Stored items
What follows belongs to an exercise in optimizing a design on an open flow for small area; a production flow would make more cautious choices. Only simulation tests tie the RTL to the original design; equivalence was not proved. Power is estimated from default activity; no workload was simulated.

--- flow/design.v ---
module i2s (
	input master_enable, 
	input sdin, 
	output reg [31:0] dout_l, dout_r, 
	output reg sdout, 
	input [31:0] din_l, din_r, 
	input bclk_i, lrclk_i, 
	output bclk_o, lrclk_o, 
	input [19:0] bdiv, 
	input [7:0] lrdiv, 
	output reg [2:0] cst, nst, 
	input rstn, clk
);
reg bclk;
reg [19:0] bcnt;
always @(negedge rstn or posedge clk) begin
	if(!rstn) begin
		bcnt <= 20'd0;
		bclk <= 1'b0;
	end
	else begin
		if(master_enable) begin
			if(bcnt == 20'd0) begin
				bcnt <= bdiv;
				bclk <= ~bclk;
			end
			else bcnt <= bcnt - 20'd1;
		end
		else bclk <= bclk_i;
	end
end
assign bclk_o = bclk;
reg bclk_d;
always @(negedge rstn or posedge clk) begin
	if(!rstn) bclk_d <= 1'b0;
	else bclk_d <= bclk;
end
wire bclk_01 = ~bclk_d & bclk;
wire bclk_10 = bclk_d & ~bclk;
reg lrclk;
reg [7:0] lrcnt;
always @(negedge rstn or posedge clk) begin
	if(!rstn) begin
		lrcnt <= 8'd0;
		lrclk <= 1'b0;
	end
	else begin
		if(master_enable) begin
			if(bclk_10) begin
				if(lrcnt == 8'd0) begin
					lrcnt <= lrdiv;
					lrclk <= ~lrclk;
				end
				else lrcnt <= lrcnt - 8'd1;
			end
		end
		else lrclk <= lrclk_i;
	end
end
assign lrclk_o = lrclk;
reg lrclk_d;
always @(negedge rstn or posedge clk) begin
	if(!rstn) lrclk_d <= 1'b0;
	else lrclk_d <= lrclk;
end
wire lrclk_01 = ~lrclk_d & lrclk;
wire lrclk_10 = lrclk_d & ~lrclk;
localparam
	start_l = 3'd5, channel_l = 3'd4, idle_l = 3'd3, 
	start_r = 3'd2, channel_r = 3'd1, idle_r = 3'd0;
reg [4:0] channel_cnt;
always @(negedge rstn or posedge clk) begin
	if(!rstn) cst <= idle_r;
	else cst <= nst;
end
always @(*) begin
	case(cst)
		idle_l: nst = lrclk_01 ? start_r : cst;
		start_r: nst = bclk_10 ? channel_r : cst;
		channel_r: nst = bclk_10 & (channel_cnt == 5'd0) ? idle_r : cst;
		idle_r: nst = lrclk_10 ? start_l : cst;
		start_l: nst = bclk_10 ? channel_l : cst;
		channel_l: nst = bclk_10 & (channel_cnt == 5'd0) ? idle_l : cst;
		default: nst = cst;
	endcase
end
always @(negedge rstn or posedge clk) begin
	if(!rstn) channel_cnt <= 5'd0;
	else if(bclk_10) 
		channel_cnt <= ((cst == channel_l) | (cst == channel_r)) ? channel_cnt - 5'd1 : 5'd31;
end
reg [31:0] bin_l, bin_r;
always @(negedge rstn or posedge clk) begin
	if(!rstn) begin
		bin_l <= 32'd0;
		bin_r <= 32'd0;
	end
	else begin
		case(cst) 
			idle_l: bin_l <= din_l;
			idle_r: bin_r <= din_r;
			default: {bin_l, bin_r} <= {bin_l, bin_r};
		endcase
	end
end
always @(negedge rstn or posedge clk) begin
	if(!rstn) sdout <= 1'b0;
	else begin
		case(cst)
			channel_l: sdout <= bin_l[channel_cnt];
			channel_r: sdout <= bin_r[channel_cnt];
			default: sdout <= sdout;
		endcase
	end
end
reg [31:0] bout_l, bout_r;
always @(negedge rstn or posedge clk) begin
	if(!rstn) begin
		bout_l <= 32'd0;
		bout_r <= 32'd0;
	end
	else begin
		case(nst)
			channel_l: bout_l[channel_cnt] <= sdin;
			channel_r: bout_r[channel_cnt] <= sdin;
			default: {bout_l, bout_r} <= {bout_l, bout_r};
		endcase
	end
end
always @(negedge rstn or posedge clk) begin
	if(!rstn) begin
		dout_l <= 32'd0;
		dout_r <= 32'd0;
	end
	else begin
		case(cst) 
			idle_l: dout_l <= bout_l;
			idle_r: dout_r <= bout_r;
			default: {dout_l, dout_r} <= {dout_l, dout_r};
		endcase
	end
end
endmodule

* * *

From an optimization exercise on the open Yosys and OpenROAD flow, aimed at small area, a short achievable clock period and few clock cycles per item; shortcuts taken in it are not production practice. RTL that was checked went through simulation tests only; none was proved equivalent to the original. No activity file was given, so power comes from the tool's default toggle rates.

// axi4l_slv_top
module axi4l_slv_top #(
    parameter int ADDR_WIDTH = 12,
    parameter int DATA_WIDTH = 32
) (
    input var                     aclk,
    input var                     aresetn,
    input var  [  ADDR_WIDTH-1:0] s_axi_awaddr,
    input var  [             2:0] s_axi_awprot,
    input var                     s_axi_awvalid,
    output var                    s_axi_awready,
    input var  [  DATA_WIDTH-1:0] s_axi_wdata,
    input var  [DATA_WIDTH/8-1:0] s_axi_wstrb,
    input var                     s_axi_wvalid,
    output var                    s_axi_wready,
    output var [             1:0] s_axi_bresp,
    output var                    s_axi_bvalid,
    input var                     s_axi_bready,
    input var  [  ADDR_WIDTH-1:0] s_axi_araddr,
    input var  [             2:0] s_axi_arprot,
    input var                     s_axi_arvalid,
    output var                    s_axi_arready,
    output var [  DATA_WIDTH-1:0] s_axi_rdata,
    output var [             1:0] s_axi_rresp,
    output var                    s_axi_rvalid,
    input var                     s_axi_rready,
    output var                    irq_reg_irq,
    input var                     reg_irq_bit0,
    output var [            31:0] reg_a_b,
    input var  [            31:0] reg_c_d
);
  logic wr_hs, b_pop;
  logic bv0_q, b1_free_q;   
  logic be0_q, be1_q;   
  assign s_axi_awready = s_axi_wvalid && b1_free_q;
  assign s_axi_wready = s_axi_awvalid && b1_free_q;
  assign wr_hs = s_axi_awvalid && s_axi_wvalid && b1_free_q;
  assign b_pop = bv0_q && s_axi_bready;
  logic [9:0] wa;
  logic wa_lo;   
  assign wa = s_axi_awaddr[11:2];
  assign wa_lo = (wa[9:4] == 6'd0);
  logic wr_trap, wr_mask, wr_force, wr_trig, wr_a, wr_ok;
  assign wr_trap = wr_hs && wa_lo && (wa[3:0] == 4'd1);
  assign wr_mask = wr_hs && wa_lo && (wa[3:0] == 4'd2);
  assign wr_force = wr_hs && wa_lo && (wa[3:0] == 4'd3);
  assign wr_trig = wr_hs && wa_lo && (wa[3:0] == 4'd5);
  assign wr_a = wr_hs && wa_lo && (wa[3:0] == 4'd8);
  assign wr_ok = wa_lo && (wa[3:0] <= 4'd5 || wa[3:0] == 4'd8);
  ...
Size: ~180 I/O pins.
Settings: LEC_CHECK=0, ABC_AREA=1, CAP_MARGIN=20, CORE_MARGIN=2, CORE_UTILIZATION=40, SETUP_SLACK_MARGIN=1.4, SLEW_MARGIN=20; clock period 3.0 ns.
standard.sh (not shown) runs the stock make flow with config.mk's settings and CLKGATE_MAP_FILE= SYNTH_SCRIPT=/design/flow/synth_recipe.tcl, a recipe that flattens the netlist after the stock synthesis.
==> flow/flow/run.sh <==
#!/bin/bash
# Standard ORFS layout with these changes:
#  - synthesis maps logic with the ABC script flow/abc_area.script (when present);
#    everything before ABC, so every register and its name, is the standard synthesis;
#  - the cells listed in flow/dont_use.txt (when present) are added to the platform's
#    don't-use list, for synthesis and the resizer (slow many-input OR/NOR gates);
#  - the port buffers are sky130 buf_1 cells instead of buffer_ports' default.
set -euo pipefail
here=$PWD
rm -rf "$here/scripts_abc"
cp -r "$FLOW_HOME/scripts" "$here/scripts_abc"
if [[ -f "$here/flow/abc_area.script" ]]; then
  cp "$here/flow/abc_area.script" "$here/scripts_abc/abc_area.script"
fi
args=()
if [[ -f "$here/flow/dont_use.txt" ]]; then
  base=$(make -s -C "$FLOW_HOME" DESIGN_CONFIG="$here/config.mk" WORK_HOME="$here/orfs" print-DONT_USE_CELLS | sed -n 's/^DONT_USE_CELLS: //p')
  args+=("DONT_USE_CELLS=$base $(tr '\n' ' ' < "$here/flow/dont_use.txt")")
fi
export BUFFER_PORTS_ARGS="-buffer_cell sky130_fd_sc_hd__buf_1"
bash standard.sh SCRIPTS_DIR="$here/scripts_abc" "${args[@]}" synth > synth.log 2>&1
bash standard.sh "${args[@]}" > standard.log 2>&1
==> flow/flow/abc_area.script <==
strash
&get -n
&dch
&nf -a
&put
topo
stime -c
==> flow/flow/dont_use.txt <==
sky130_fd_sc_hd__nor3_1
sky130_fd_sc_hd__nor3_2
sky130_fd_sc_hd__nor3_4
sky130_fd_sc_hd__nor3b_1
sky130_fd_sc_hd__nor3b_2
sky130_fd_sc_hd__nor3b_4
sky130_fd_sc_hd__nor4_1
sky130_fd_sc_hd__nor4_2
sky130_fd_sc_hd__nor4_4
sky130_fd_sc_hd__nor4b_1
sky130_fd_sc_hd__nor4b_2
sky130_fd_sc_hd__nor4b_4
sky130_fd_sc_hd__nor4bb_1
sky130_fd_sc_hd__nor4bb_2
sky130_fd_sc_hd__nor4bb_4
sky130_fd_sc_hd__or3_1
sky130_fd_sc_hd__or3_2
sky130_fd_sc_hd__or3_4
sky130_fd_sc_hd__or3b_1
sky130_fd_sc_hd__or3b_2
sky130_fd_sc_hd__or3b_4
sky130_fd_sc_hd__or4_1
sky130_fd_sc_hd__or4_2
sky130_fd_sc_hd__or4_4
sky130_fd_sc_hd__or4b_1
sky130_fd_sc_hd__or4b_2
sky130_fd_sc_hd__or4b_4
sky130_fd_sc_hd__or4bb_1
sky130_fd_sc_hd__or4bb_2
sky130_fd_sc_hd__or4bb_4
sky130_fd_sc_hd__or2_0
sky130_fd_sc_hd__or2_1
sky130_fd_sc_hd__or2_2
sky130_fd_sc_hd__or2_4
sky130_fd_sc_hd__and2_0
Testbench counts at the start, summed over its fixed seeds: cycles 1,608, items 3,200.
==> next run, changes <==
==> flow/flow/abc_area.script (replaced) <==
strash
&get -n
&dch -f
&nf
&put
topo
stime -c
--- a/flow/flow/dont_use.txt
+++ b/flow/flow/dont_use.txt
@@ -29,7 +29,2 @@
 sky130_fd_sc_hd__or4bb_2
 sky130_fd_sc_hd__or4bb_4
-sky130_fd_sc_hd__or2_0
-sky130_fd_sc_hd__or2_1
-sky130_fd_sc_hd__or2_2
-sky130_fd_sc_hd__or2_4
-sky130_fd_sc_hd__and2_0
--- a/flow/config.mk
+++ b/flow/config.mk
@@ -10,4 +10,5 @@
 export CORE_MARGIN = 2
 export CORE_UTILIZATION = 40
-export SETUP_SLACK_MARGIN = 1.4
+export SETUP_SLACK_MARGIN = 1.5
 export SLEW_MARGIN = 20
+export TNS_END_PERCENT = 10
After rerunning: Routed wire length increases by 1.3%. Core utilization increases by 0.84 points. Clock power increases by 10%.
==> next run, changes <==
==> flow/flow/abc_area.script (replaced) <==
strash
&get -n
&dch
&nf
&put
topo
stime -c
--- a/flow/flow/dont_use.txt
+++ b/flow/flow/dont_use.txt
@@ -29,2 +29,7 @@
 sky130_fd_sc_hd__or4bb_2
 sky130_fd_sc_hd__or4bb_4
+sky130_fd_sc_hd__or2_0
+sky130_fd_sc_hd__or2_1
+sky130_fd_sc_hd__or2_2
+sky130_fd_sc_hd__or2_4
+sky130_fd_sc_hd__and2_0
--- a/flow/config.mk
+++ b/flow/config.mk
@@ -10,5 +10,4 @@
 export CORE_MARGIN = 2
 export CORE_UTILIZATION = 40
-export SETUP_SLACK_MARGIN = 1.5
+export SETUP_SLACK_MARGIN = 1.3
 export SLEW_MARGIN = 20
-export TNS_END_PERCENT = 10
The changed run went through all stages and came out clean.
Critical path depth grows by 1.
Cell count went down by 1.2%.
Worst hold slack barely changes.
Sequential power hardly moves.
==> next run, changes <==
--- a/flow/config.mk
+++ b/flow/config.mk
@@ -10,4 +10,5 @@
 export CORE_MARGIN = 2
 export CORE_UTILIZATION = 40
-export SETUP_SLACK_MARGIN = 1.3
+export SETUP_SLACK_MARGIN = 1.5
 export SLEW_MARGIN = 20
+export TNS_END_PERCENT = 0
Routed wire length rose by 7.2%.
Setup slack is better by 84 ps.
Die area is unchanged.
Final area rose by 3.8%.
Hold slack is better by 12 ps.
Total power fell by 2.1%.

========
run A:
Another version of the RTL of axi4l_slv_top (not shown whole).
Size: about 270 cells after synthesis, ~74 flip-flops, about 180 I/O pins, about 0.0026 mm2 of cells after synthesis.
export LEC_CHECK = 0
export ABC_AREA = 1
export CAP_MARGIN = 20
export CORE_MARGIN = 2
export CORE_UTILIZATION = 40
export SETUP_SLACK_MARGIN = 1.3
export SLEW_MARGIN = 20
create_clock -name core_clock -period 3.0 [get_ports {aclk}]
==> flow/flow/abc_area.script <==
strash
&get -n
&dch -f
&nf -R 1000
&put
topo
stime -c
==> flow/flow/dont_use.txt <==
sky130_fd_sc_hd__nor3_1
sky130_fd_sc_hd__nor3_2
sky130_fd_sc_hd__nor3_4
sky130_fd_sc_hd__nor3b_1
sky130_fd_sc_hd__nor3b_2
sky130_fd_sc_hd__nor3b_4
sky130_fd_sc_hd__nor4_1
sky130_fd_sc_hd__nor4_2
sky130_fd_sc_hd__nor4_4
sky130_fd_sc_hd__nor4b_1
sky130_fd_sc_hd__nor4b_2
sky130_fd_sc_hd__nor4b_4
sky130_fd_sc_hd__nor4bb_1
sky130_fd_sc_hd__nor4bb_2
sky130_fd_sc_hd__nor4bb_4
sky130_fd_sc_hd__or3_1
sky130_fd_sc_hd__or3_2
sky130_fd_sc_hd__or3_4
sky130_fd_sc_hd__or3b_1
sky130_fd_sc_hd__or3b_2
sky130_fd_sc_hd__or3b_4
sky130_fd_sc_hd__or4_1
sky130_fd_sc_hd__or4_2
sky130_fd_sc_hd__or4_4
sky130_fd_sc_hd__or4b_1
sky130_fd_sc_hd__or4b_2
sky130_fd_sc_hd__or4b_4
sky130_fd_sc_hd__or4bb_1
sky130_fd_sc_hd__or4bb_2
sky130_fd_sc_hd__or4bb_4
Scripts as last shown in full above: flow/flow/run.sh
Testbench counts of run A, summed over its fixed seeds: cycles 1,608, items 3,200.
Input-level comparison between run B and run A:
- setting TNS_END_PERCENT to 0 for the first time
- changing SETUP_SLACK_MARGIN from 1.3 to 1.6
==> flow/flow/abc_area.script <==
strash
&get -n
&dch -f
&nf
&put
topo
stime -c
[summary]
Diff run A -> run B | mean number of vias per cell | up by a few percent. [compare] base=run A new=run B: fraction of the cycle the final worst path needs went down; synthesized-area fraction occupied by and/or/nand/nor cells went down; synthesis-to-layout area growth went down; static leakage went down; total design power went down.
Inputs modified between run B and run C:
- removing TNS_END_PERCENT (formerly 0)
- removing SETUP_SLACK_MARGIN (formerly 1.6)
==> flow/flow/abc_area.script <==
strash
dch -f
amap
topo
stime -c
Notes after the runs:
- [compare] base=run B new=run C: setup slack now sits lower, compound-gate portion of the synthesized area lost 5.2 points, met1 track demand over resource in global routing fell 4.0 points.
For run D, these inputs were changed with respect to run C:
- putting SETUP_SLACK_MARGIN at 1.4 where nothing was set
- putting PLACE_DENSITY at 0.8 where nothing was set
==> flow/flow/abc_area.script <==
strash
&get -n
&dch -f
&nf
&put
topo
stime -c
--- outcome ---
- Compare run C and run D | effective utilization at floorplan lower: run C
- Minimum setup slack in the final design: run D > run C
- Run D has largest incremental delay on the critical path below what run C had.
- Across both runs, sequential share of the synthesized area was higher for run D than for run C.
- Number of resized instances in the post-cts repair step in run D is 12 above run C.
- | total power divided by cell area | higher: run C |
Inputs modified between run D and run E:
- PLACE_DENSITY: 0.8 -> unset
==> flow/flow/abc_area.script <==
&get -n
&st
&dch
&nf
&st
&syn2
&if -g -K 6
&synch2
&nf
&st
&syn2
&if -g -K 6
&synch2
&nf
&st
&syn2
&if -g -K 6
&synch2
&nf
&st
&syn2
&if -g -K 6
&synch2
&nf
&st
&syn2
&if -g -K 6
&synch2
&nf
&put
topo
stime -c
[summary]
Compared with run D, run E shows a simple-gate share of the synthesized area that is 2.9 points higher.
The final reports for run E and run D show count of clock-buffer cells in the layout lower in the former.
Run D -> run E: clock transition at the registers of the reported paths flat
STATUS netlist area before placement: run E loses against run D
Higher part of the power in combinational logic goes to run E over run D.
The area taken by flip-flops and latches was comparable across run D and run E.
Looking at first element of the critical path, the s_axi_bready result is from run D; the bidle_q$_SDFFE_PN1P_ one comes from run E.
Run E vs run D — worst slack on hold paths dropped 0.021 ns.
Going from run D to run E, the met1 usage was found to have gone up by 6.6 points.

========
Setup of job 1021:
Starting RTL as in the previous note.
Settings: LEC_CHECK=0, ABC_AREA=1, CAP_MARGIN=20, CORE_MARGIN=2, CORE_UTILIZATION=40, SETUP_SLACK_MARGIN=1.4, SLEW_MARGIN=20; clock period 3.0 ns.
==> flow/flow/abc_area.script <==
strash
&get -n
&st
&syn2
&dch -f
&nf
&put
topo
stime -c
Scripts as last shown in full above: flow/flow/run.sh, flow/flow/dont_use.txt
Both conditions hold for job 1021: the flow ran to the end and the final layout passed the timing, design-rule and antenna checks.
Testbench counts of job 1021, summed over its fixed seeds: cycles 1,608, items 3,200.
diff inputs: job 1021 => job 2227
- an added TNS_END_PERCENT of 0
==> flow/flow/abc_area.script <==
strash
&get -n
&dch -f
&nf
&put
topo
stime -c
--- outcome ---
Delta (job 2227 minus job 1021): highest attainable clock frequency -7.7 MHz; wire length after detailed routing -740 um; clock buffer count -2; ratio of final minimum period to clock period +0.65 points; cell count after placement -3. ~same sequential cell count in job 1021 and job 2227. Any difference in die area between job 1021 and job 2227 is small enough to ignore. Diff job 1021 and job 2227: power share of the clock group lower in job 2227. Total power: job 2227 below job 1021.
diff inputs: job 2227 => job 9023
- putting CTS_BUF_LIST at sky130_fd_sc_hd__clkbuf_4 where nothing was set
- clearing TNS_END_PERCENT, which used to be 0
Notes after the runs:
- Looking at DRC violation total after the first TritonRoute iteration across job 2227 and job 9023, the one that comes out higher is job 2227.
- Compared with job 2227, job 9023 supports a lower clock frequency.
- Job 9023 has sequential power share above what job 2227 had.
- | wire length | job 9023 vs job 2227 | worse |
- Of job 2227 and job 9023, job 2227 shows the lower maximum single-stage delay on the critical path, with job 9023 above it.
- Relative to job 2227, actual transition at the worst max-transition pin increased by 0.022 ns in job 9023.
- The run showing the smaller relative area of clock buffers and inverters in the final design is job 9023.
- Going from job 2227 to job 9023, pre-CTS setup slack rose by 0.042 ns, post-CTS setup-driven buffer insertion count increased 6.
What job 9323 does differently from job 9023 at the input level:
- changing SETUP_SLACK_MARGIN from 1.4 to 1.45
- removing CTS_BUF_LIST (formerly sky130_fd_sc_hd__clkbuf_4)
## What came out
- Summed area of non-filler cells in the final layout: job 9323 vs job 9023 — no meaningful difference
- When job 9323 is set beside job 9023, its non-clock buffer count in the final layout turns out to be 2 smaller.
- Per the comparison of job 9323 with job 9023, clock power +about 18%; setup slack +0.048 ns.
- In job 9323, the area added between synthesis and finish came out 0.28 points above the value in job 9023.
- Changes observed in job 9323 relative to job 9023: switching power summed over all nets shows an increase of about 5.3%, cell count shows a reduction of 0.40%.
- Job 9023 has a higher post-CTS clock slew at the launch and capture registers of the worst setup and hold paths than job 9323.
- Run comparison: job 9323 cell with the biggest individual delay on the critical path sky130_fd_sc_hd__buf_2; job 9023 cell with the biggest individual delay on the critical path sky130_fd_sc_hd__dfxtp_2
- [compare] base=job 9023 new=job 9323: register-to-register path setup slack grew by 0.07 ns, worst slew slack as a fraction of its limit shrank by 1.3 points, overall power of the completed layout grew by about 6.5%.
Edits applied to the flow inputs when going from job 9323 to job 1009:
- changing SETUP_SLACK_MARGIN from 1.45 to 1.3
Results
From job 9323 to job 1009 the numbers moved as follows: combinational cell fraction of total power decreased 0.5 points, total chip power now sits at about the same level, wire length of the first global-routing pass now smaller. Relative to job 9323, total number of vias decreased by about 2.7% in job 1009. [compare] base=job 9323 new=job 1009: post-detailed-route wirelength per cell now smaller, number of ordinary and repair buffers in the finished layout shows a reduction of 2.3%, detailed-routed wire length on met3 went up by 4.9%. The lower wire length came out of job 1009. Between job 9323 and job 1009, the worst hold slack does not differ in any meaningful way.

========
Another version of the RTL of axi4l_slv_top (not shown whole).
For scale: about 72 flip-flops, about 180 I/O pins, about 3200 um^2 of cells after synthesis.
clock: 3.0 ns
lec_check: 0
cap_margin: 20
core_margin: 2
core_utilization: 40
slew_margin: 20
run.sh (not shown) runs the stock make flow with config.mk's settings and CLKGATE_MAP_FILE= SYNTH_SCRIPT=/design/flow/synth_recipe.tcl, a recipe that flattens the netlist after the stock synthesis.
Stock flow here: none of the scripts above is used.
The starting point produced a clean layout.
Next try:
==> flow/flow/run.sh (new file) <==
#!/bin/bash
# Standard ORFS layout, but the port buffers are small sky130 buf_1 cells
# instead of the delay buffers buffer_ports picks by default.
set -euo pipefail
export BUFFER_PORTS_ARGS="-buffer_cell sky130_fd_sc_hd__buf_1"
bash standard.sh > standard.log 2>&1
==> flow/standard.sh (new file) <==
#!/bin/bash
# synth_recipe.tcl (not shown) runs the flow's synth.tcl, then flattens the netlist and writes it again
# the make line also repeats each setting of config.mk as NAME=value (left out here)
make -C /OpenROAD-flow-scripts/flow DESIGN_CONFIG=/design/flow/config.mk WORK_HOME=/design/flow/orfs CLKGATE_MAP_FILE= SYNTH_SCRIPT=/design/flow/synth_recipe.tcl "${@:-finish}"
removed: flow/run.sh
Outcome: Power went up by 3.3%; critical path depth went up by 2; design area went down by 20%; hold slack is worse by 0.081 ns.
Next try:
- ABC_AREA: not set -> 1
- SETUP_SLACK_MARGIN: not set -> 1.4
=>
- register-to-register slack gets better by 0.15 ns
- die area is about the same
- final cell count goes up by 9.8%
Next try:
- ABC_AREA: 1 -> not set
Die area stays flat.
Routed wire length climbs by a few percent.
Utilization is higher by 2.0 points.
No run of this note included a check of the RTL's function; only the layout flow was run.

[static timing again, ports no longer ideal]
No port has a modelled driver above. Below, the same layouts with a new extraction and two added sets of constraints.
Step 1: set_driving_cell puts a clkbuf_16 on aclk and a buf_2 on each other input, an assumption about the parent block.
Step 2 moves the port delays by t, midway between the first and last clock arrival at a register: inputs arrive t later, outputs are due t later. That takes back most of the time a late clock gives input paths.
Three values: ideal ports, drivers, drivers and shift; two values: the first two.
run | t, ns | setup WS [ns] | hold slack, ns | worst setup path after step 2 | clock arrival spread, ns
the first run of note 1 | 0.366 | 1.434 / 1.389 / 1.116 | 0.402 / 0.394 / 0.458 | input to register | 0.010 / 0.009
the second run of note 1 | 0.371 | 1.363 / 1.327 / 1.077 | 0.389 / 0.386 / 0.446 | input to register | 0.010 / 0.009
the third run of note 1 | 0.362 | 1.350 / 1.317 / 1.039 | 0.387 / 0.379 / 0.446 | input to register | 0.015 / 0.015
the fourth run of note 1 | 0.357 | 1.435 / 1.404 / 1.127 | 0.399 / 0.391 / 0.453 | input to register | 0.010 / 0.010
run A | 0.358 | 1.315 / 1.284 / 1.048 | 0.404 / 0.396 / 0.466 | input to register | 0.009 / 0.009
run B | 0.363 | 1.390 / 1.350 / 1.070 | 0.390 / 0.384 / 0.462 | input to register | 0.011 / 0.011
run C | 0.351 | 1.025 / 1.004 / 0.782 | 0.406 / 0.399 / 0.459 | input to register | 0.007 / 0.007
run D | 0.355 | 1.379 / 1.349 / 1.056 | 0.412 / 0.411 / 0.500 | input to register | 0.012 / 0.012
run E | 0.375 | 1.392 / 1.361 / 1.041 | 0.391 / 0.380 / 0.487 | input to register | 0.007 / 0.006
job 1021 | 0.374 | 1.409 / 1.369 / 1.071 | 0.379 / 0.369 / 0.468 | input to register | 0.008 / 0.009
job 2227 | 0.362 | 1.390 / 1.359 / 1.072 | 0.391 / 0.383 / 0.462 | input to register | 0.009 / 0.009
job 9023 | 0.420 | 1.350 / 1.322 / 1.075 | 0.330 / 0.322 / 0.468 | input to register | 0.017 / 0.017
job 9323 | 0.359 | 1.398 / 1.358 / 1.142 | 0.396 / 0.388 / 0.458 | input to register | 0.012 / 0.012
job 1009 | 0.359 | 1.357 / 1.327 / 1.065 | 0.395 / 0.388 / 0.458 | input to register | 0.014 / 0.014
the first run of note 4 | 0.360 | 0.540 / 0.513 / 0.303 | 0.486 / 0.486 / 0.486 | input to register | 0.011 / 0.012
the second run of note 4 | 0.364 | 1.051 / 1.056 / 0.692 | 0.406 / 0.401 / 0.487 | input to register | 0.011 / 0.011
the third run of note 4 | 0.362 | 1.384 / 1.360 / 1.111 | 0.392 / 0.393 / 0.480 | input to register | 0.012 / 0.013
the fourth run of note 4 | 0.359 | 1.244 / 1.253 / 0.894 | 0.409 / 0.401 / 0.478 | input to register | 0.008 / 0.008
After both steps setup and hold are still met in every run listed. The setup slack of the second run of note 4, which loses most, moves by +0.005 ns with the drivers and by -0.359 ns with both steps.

**TASK DETAILS**
Find out how many lines in the data above hold the word "does". Write only the number.

**OUTPUT OF THE TASK**
2